抗ペプチド抗体を作ったときは通常、調製した抗血清をカラムにかけて目的の抗体(igG)を精製します。一般的には、抗原に用いたペプチド、あるいは関連ペプチドをアガロースやセルロースのビーズに固定化して、アフィニティーカラムを準備します。
抗体と抗原の結合が起こる条件下で、抗血清をカラムにかけると、抗体分子は固定化したペプチドに結合します。抗原抗体の結合が乖離しない範囲のやや強い条件で、カラムを洗浄すると、血清中にあった夾雑物が洗い流され、抗体だけがカラムにトラップされます。
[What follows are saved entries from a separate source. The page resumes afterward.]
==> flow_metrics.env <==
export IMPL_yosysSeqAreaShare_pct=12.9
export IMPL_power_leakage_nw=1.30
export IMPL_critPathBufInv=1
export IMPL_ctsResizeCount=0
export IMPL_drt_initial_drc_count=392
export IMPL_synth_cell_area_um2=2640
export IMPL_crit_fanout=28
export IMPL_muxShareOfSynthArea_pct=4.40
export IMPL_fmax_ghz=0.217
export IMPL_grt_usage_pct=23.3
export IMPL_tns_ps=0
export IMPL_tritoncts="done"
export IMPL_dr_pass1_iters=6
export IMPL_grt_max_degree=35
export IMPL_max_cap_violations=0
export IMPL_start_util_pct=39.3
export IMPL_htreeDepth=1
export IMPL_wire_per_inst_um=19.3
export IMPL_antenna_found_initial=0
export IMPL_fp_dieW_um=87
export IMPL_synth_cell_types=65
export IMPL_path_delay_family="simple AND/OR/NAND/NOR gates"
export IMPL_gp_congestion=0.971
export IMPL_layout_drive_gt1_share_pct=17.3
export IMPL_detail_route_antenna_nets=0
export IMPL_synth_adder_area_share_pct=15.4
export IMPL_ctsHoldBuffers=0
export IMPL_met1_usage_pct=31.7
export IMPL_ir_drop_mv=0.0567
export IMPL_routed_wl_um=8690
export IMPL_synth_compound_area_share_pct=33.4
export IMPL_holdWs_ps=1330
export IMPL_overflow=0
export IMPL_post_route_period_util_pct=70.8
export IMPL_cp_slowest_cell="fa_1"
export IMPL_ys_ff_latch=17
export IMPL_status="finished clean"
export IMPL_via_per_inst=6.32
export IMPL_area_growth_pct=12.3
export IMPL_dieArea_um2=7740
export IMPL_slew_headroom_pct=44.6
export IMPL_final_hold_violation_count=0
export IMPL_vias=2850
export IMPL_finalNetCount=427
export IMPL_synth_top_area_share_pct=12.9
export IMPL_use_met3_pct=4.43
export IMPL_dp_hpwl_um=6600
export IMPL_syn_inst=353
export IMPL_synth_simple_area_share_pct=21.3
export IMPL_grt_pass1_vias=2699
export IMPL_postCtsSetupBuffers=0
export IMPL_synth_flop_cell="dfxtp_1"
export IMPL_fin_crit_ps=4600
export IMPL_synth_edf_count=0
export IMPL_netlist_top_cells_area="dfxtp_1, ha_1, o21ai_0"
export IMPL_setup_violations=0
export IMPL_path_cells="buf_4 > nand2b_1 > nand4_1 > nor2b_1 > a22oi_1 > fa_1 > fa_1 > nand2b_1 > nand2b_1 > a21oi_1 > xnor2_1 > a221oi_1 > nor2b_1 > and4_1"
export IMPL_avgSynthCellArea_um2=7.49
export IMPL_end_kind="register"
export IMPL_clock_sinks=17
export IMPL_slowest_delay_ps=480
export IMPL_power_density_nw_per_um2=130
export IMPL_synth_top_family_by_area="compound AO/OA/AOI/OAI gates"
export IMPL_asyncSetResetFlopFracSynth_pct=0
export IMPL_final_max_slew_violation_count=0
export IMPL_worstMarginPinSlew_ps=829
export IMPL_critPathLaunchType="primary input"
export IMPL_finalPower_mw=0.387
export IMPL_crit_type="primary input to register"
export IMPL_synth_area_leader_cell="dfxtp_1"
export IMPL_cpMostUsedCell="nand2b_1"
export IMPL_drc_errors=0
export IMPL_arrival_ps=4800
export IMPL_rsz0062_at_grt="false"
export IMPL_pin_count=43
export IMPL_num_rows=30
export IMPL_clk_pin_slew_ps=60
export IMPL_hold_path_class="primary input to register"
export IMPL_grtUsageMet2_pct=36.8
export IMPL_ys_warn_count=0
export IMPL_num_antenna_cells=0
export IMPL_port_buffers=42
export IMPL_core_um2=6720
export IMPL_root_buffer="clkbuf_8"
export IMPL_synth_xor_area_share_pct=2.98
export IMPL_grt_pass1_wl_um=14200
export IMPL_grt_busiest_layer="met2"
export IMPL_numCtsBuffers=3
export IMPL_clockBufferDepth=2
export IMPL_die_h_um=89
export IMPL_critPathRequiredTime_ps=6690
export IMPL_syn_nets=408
`src/rtl/prot_pkg.sv`:
```
package prot_pkg;

  localparam int STAT_W   = 8;
  localparam int LOCK_POS = 7;
  localparam int SPARE_POS = 4;
  localparam int LVL_LO   = 2;
  localparam int LVL_W    = 2;

  typedef enum logic [LVL_W-1:0] {
    LVL_NONE = 2'b00,
    LVL_QTR  = 2'b01,
    LVL_HALF = 2'b10,
    LVL_ALL  = 2'b11
  } prot_lvl_e;

  typedef enum logic [1:0] {
    REQ_NONE   = 2'b00,
    REQ_PROG   = 2'b01,
    REQ_SERASE = 2'b10,
    REQ_CHIP   = 2'b11
  } req_kind_e;

  typedef struct packed {
    logic      lock;
    logic      spare;
    prot_lvl_e lvl;
  } prot_fields_t;

  localparam prot_fields_t PROT_RST = '{lock: 1'b0, spare: 1'b0, lvl: LVL_ALL};

  function automatic logic [STAT_W-1:0] pack_status(input prot_fields_t f);
    logic [STAT_W-1:0] s;
    s = '0;
    s[LOCK_POS]                = f.lock;
    s[SPARE_POS]               = f.spare;
    s[LVL_LO +: LVL_W]         = f.lvl;
    return s;
  endfunction

  function automatic prot_fields_t unpack_status(input logic [STAT_W-1:0] s);
    prot_fields_t f;
    f.lock  = s[LOCK_POS];
    f.spare = s[SPARE_POS];
    f.lvl   = prot_lvl_e'(s[LVL_LO +: LVL_W]);
    return f;
  endfunction

endpackage

```
`src/rtl/prot_rst_sync.sv`:
```
module prot_rst_sync #(
  parameter int STAGES = 2
) (
  input  logic clk,
  input  logic rst_n_in,
  output logic rst_n_out
);

  logic [STAGES-1:0] sync_q;
  logic [STAGES-1:0] sync_d;

  always_comb begin
    sync_d = {sync_q[STAGES-2:0], 1'b1};
  end

  always_ff @(posedge clk or negedge rst_n_in) begin
    if (!rst_n_in) begin
      sync_q <= '0;
    end else begin
      sync_q <= sync_d;
    end
  end

  assign rst_n_out = sync_q[STAGES-1];

endmodule

```
`src/rtl/prot_status_reg.sv`:
```
module prot_status_reg
  import prot_pkg::*;
(
  input  logic              clk,
  input  logic              rst_n,
  input  logic              wp_n,
  input  logic              wr_req,
  input  logic [STAT_W-1:0] wr_data,
  output prot_fields_t      fields_q
);

  logic         wr_allow;
  logic         fields_en;
  prot_fields_t fields_d;
  logic         unused_wr_bits;

  // Lock only bites while the pin is held low.
  always_comb begin
    wr_allow  = wp_n | ~fields_q.lock;
    fields_en = wr_req & wr_allow;
    fields_d  = unpack_status(wr_data);
  end

  assign unused_wr_bits = ^{wr_data[6:5], wr_data[1:0]};

  always_ff @(posedge clk or negedge rst_n) begin
    if (!rst_n) begin
      fields_q <= PROT_RST;
    end else if (fields_en) begin
      fields_q <= fields_d;
    end
  end

  // accepted write lands next cycle
  p_write_lands_r3: assert property (@(posedge clk) disable iff (!rst_n)
    (wr_req && (wp_n || !fields_q.lock)) |=>
      (fields_q.lock == $past(wr_data[LOCK_POS]) &&
       fields_q.spare == $past(wr_data[SPARE_POS]) &&
       fields_q.lvl == $past(wr_data[LVL_LO +: LVL_W])));

  // no request, no change
  p_idle_hold_r3: assert property (@(posedge clk) disable iff (!rst_n)
    !wr_req |=> $stable(fields_q));

  // locked register frozen
  p_frozen_r4: assert property (@(posedge clk) disable iff (!rst_n)
    (wr_req && !wp_n && fields_q.lock) |=> $stable(fields_q));

endmodule

```
`src/rtl/prot_range_check.sv`:
```
module prot_range_check
  import prot_pkg::*;
(
  input  prot_lvl_e   lvl,
  input  logic [1:0]  addr_top,
  output logic        hit
);

  always_comb begin
    unique case (lvl)
      LVL_NONE: hit = 1'b0;
      LVL_QTR:  hit = &addr_top;
      LVL_HALF: hit = addr_top[1];
      LVL_ALL:  hit = 1'b1;
      default:  hit = 1'b1;
    endcase
  end

endmodule

```
`src/rtl/prot_req_gate.sv`:
```
module prot_req_gate
  import prot_pkg::*;
(
  input  logic      clk,
  input  logic      rst_n,
  input  prot_lvl_e lvl,
  input  logic      range_hit,
  input  logic      prog_req,
  input  logic      serase_req,
  input  logic      cerase_req,
  output logic      grant_q,
  output logic      deny_q
);

  req_kind_e kind;
  logic      grant_d;
  logic      deny_d;

  always_comb begin
    if (cerase_req) begin
      kind = REQ_CHIP;
    end else if (serase_req) begin
      kind = REQ_SERASE;
    end else if (prog_req) begin
      kind = REQ_PROG;
    end else begin
      kind = REQ_NONE;
    end
  end

  always_comb begin
    grant_d = 1'b0;
    deny_d  = 1'b0;
    unique case (kind)
      REQ_CHIP: begin
        grant_d = (lvl == LVL_NONE);
        deny_d  = (lvl != LVL_NONE);
      end
      REQ_SERASE, REQ_PROG: begin
        grant_d = ~range_hit;
        deny_d  = range_hit;
      end
      default: begin
        grant_d = 1'b0;
        deny_d  = 1'b0;
      end
    endcase
  end

  always_ff @(posedge clk or negedge rst_n) begin
    if (!rst_n) begin
      grant_q <= 1'b0;
      deny_q  <= 1'b0;
    end else begin
      grant_q <= grant_d;
      deny_q  <= deny_d;
    end
  end

  // never both
  p_excl_r7: assert property (@(posedge clk) disable iff (!rst_n)
    !(grant_q && deny_q));

  // quiet after an idle cycle
  p_idle_quiet_r11: assert property (@(posedge clk) disable iff (!rst_n)
    (!prog_req && !serase_req && !cerase_req) |=> (!grant_q && !deny_q));

  // chip erase refused while any level is set
  p_chip_deny_r8: assert property (@(posedge clk) disable iff (!rst_n)
    (cerase_req && lvl != LVL_NONE) |=> deny_q);

endmodule

```
`src/rtl/flash_prot_ctrl.sv`:
```
module flash_prot_ctrl
  import prot_pkg::*;
#(
  parameter int AW         = 16,
  parameter int RST_STAGES = 2
) (
  input  logic              clk,
  input  logic              rst_n,
  input  logic              wp_n,
  input  logic              wrsr_req,
  input  logic [STAT_W-1:0] wrsr_data,
  input  logic              prog_req,
  input  logic              serase_req,
  input  logic              cerase_req,
  input  logic [AW-1:0]     req_addr,
  output logic [STAT_W-1:0] status_q,
  output logic              grant,
  output logic              deny
);

  localparam int TOP_HI = AW - 1;
  localparam int TOP_LO = AW - 2;

  logic         rst_int_n;
  prot_fields_t fields;
  logic [1:0]   addr_top;
  logic         range_hit;
  logic         unused_addr;

  assign addr_top    = req_addr[TOP_HI:TOP_LO];
  assign unused_addr = ^req_addr[TOP_LO-1:0];

  prot_rst_sync #(.STAGES(RST_STAGES)) u_rst_sync (
    .clk       (clk),
    .rst_n_in  (rst_n),
    .rst_n_out (rst_int_n)
  );

  prot_status_reg u_status (
    .clk      (clk),
    .rst_n    (rst_int_n),
    .wp_n     (wp_n),
    .wr_req   (wrsr_req),
    .wr_data  (wrsr_data),
    .fields_q (fields)
  );

  prot_range_check u_range (
    .lvl      (fields.lvl),
    .addr_top (addr_top),
    .hit      (range_hit)
  );

  prot_req_gate u_gate (
    .clk        (clk),
    .rst_n      (rst_int_n),
    .lvl        (fields.lvl),
    .range_hit  (range_hit),
    .prog_req   (prog_req),
    .serase_req (serase_req),
    .cerase_req (cerase_req),
    .grant_q    (grant),
    .deny_q     (deny)
  );

  assign status_q = pack_status(fields);

  // full level refuses any lone program request
  p_full_deny_r6: assert property (@(posedge clk) disable iff (!rst_int_n)
    (prog_req && !cerase_req && status_q[LVL_LO +: LVL_W] == 2'b11) |=> deny);

  // level none grants any lone program request
  p_none_grant_r6: assert property (@(posedge clk) disable iff (!rst_int_n)
    (prog_req && !cerase_req && status_q[LVL_LO +: LVL_W] == 2'b00) |=> grant);

endmodule

```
十分な洗浄後に、カラム内を抗原と抗体がはずれる環境に変えると抗体が溶出し精製が完了するわけです。
抗原と抗体とが別れるための条件として重要なことは、
①環境を温和な状態に戻せば抗原-抗体の結合力が回復する、
②戻す操作が煩雑でないことの二つです。精製した抗体を何らかの実験に使うため、特に前者は重要です。 抗体の溶出条件について説明します。よく使われる条件は、pHを酸性にすることです。0.1MのGly-HCL,pH 2.5が一般的です。溶出画分をTrisなどで中和すればpHは簡単に調整できます。ここで、表題の消えた抗体の話です。在職中、たくさんの抗体を扱っていた時期で、溶出した抗体は、活性(イムノブロットによる抗原認識活性)だけをチェックしていたことがありました。
精製抗体をイムノブロットに使ったところ、見えるはずのバンドが出てこない。抗体の濃度を上げるとバックグラウンドだけ上がって全体に汚く見えてきます。一見、抗体が消えてしまったような現象ですが、溶出液のigGを定量してみると、ほどほどの濃度あることがわかります。すなわち、抗体が失活した(抗原を認識しなくなった)わけです。 このようなときにどうすれば良いか、他の溶出条件を試してみるしかないです。pHを少し高めにしてみることも一つです。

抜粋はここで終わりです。